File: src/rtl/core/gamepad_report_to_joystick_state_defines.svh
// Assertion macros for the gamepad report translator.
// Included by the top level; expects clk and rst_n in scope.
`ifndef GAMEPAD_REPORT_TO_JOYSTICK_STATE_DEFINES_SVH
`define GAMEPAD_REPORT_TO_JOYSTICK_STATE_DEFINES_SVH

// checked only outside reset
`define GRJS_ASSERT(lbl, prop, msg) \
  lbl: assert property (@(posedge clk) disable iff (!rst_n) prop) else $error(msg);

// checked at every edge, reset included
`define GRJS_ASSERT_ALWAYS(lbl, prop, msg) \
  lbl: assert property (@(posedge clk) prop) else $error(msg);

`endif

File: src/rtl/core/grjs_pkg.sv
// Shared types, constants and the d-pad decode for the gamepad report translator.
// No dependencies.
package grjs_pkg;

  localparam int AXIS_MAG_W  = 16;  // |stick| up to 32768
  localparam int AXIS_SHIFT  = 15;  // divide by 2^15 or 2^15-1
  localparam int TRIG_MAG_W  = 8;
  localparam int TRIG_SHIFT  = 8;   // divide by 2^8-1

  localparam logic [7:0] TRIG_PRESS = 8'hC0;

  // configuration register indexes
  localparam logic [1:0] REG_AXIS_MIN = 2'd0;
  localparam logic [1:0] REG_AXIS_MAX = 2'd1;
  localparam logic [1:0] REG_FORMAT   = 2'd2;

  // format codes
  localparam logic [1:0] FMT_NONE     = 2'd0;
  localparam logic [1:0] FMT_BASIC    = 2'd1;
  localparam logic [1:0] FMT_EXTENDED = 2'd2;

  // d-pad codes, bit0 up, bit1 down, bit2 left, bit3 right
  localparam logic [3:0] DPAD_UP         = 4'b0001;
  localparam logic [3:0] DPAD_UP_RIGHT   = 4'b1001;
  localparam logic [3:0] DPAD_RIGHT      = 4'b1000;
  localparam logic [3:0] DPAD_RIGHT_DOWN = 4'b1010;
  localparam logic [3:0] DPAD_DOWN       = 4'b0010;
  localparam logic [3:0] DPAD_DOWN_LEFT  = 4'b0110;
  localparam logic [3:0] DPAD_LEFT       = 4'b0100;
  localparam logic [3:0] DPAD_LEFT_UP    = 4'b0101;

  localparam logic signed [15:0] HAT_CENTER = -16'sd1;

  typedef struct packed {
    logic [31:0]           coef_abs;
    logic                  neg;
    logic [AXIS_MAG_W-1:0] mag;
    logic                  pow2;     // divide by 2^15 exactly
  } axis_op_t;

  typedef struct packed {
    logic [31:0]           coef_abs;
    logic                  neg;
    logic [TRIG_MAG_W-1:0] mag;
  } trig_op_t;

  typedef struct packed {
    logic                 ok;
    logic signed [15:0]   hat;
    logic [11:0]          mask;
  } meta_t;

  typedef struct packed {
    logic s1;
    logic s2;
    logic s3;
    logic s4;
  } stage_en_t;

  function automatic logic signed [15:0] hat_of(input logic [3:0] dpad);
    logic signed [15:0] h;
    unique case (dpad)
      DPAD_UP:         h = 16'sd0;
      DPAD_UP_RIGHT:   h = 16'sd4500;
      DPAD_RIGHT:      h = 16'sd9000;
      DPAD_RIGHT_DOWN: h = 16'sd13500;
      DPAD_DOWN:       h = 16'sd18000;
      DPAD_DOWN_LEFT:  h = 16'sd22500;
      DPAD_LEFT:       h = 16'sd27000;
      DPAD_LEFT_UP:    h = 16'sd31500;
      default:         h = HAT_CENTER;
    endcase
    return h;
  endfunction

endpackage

───

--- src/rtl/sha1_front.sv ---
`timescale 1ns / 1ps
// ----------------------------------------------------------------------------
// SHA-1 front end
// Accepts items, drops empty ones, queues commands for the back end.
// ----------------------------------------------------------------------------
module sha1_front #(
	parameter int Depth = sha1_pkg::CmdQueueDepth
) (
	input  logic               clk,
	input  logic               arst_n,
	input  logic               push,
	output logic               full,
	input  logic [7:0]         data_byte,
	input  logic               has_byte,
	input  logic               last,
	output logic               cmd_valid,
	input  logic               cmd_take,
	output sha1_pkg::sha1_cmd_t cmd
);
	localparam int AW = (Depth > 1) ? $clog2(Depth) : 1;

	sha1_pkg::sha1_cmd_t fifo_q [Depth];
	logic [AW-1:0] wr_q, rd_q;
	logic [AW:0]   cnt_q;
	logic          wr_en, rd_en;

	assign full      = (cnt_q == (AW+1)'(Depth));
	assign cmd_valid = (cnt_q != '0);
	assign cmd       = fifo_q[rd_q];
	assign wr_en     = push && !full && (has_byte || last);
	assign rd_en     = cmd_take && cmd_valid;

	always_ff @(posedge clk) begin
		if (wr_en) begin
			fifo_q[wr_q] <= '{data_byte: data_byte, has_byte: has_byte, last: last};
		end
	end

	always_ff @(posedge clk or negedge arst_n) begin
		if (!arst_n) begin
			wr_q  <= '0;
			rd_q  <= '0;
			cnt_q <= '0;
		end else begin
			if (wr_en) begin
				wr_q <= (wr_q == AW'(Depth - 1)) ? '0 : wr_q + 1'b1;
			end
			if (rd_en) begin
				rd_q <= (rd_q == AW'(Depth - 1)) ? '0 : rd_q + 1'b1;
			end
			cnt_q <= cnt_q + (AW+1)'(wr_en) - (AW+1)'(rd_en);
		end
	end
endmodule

───

[TASK STATEMENT]
Above are records; repeat only the lines starting at the line with "lbl: assert property (@(posedge clk) prop)" and ending at the line with "configuration register indexes", exactly as they appear, both included.

[RESPONSE AREA]
  lbl: assert property (@(posedge clk) prop) else $error(msg);

`endif

File: src/rtl/core/grjs_pkg.sv
// Shared types, constants and the d-pad decode for the gamepad report translator.
// No dependencies.
package grjs_pkg;

  localparam int AXIS_MAG_W  = 16;  // |stick| up to 32768
  localparam int AXIS_SHIFT  = 15;  // divide by 2^15 or 2^15-1
  localparam int TRIG_MAG_W  = 8;
  localparam int TRIG_SHIFT  = 8;   // divide by 2^8-1

  localparam logic [7:0] TRIG_PRESS = 8'hC0;

  // configuration register indexes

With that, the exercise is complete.